Sony Pictures is hoping Goosebumps 2: Haunted Halloween will attract those looking for a family-friendly scare. The previous feature adaptation of the book franchise – the Jack Black-starring Goosebumps – opened with £2.7m for Sony in 2016 and closed on £9m.
Black has a smaller role in the sequel and is not fronting the marketing campaigns this time out. Reviews have been middling, so repeating the numbers of its predecessors could be a tough ask. In the US, the film was released last weekend, opening with $15m – so a £1.5m bow in the UK would be considered a similar result.
On the more adult side of the spectrum is Universal’s Halloween reboot, in which Jamie Lee Curtis reprises a role she first played in 1978, this time for Blumhouse Productions and director David Gordon Green.
There have been a multitude of previous entries in the Halloween franchise released in the UK, the most successful of which is Halloween: H20 (1998) which took £3.3m. The latest film will be hoping to set a new benchmark.
An alternative pre-Halloween release this week Matteo Garrone’s Dogman – via Curzon Artificial Eye - not a horror film but certainly characterised by director Garrone signature dark and bleak eeriness. The Italian seaside town-set film was a hit in Cannes this year, where it picked up the best actor prize for star Marcello Fonte.
Also new on release this week is Michael Moore’s Fahrenheit 11/9, via Vertigo, the director’s latest politically-charged documentary.

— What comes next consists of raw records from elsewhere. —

interface cpu_alu_rsp_if import cpu_alu_pkg::*; ();
  logic      valid;
  logic      ready;
  out_item_t data;

  modport source (output valid, output data, input ready);
  modport sink (input valid, input data, output ready);
endinterface

File: src/cpu_alu_with_flags_top.sv
// Top level of the 8-bit ALU with kept flag register.
// Depends on cpu_alu_pkg, the stream interfaces, cpu_alu_core and the defines header.
//
// Usage:
//   Operations arrive on the "operation" channel and responses leave on the
//   "response" channel. Both are valid/ready streams; a transfer happens on a
//   rising clock edge where valid and ready are both high.
//   Each operation is captured in an input register. While it waits there,
//   the ALU core computes the result and new flags, which are loaded into the
//   response register and into the flag register together once the response
//   register is free. The response then stays valid until it is taken.
//   Throughput is one operation per cycle while the receiver keeps up: the
//   only dependency between items is the stored flag register, which is
//   written in the same cycle the result is produced, so the following item
//   already sees it.
//   When the receiver stalls, the response register holds its result and the
//   input register fills; operation.ready then drops until the response is
//   taken. No item is dropped or repeated.
//   Reset (rst, synchronous, active high) empties both registers and clears
//   all four flags.
`include "cpu_alu_with_flags_top_defines.svh"

module cpu_alu_with_flags_top import cpu_alu_pkg::*; (
  input  logic          clk,
  input  logic          rst,
  cpu_alu_op_if.sink    operation,
  cpu_alu_rsp_if.source response
);

  logic        stage_valid;
  in_item_t    stage_item;
  logic        out_valid;
  out_item_t   out_item;
  flags_t      flag_bits;

  logic        advance;
  logic        out_free;
  logic [15:0] core_result;
  flags_t      core_flags;

  cpu_alu_core u_core (
    .item       (stage_item),
    .flags      (flag_bits),
    .result     (core_result),
    .flags_next (core_flags)
  );

  // The response register can load when it is empty or its content leaves now.
  assign out_free        = !out_valid || response.ready;
  assign advance         = stage_valid && out_free;
  assign operation.ready = !stage_valid || advance;

  assign response.valid  = out_valid;
  assign response.data   = out_item;

  always_ff @(posedge clk) begin
    if (rst) begin
      stage_valid <= 1'b0;
      out_valid   <= 1'b0;
      flag_bits   <= '0;
    end else begin
      if (operation.ready) begin
        stage_valid <= operation.valid;
      end
      if (out_free) begin
        out_valid <= stage_valid;
      end
      // Flags are committed in the same cycle as the result that carries them.
      if (advance) begin
        flag_bits <= core_flags;
      end
    end
  end

  always_ff @(posedge clk) begin
    if (operation.valid && operation.ready) begin
      stage_item <= operation.data;
    end
    if (advance) begin
      out_item <= '{result: core_result,
                    zero_flag: core_flags.zero,
                    subtract_flag: core_flags.subtract,
                    half_carry_flag: core_flags.half_carry,
                    carry_flag: core_flags.carry};
    end
  end

  // A waiting response always shows the flags that are stored.
  `ASSERT_IMPL(a_flags_match_out, clk, rst, out_valid,
    flag_bits == {out_item.zero_flag, out_item.subtract_flag,
                  out_item.half_carry_flag, out_item.carry_flag})
  // An empty input register never blocks the operation channel.
  `ASSERT_IMPL(a_ready_when_empty, clk, rst, !stage_valid, operation.ready)
  // An accepted operation is held in the input register next cycle.
  `ASSERT_NEXT(a_accept_fills, clk, rst, operation.valid && operation.ready, stage_valid)
  // Moving an item forward always leaves a valid response behind.
  `ASSERT_NEXT(a_advance_outputs, clk, rst, advance, out_valid)

endmodule

File: src/cpu_alu_core.sv
// Combinational datapath of the ALU: result value and new flags for one item.
// Depends on cpu_alu_pkg for codes and types.
module cpu_alu_core import cpu_alu_pkg::*; (
  input  in_item_t    item,
  input  flags_t      flags,
  output logic [15:0] result,
  output flags_t      flags_next
);

  logic [7:0]  a;
  logic [7:0]  b;
  logic        cin;
  logic [8:0]  sum8;
  logic [4:0]  sum4;
  logic [7:0]  diff8;
  logic [16:0] sum16;
  logic [12:0] sum12;
  logic [7:0]  res8;

  assign a     = item.operand_a[7:0];
  assign b     = item.operand_b[7:0];
  // Plain add ignores the stored carry.
  assign cin   = (item.command == CMD_ADC) ? flags.carry : 1'b0;
  assign sum8  = {1'b0, a} + {1'b0, b} + {8'd0, cin};
  assign sum4  = {1'b0, a[3:0]} + {1'b0, b[3:0]} + {4'd0, cin};
  assign diff8 = a - b;
  assign sum16 = {1'b0, item.operand_a} + {1'b0, item.operand_b};
  assign sum12 = {1'b0, item.operand_a[11:0]} + {1'b0, item.operand_b[11:0]};

  always_comb begin
    res8       = 8'd0;
    result     = item.operand_a;
    flags_next = flags;
    case (item.command)
      CMD_ADD, CMD_ADC: begin
        res8 = sum8[7:0];
        flags_next = '{zero: res8 == 8'd0, subtract: 1'b0,
                       half_carry: sum4[4], carry: sum8[8]};
        result = {8'd0, res8};
      end
      CMD_SUB, CMD_CP: begin
        flags_next = '{zero: diff8 == 8'd0, subtract: 1'b1,
                       half_carry: a[3:0] < b[3:0], carry: a < b};
        if (item.command == CMD_SUB) begin
          result = {8'd0, diff8};
        end
      end
      CMD_AND: begin
        res8 = a & b;
        flags_next = '{zero: res8 == 8'd0, subtract: 1'b0, half_carry: 1'b1, carry: 1'b0};
        result = {8'd0, res8};
      end
      CMD_XOR, CMD_OR, CMD_SWAP: begin
        case (item.command)
          CMD_XOR: res8 = a ^ b;
          CMD_OR:  res8 = a | b;
          default: res8 = {a[3:0], a[7:4]};
        endcase
        flags_next = '{zero: res8 == 8'd0, subtract: 1'b0, half_carry: 1'b0, carry: 1'b0};
        result = {8'd0, res8};
      end
      CMD_INC: begin
        res8 = a + 8'd1;
        flags_next = '{zero: res8 == 8'd0, subtract: 1'b0,
                       half_carry: a[3:0] == 4'hF, carry: flags.carry};
        result = {8'd0, res8};
      end
      CMD_DEC: begin
        res8 = a - 8'd1;
        flags_next = '{zero: res8 == 8'd0, subtract: 1'b1,
                       half_carry: a[3:0] == 4'h0, carry: flags.carry};
        result = {8'd0, res8};
      end
      CMD_RL, CMD_RLC, CMD_SLA: begin
        case (item.command)
          CMD_RL:  res8 = {a[6:0], flags.carry};
          CMD_RLC: res8 = {a[6:0], a[7]};
          default: res8 = {a[6:0], 1'b0};
        endcase
        flags_next = '{zero: res8 == 8'd0, subtract: 1'b0, half_carry: 1'b0, carry: a[7]};
        result = {8'd0, res8};
      end
      CMD_RR, CMD_RRC, CMD_SRA, CMD_SRL: begin
        case (item.command)
          CMD_RR:  res8 = {flags.carry, a[7:1]};
          CMD_RRC: res8 = {a[0], a[7:1]};
          CMD_SRA: res8 = {a[7], a[7:1]};
          default: res8 = {1'b0, a[7:1]};
        endcase
        flags_next = '{zero: res8 == 8'd0, subtract: 1'b0, half_carry: 1'b0, carry: a[0]};
        result = {8'd0, res8};
      end
      CMD_BIT: begin
        flags_next = '{zero: ~a[item.bit_index], subtract: 1'b0,
                       half_carry: 1'b1, carry: flags.carry};
      end
      CMD_ADD16: begin
        result = sum16[15:0];
        flags_next = '{zero: item.set_zero ? (sum16[15:0] == 16'd0) : flags.zero,
                       subtract: 1'b0, half_carry: sum12[12], carry: sum16[16]};
      end
      default: begin
        // Unassigned codes pass operand_a through and keep every flag.
        result     = item.operand_a;
        flags_next = flags;
      end
    endcase
  end

endmodule

File: src/flat_wrapper.sv
// flat-port wrapper written by rule: the top's interface ports become plain ports
module cpu_alu_with_flags_top_flat import cpu_alu_pkg::*;
  (clk, rst, operation_valid, operation_data, operation_ready, response_valid, response_data, response_ready);
  cpu_alu_op_if operation_i ();
  cpu_alu_rsp_if response_i ();
  input  logic clk;
  input  logic rst;
  input wire logic [$bits(operation_i.valid)-1:0] operation_valid;
  input wire logic [$bits(operation_i.data)-1:0] operation_data;
  output wire logic [$bits(operation_i.ready)-1:0] operation_ready;
  output wire logic [$bits(response_i.valid)-1:0] response_valid;
  output wire logic [$bits(response_i.data)-1:0] response_data;
  input wire logic [$bits(response_i.ready)-1:0] response_ready;
  assign operation_i.valid = operation_valid;
  assign operation_i.data = operation_data;
  assign operation_ready = operation_i.ready;
  assign response_valid = response_i.valid;
  assign response_data = response_i.data;
  assign response_i.ready = response_ready;
  cpu_alu_with_flags_top u_core (.clk(clk), .rst(rst), .operation(operation_i), .response(response_i));
endmodule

It looks at the 2016 United States presidential election and the subsequent presidency of Donald Trump.
Lionsgate will be putting out Hunter Killer, the latest Gerard Butler-fronted action film, in which an untested US submarine captain teams with US Navy Seals to rescue the Russian president.
Dogwoof has Science Fair, a doc about the quest of nine high school students attempting to win the international science fair, MUBI is putting out Adina Pintilie’s Berlin Golden Bear winner Touch Me Noti, while Trafalgar is doing a one-day event release of Samons Et Dalila from the Met Opera’s 2018 programme, and Eros International is releasing Hindi romantic comedy Namastey England.
Key holdovers include Warner Bros’ A Star Is Born, which shot to the top of the chart last week with a fantastic 0% drop on its first weekend, Sony’s Venom, Universal’s Johnny English Strikes Again and First Man, and Phoenix Productions’ Polish-language Clergy (Kier), which last week set a record by posting the highest-ever opening for a Polish film.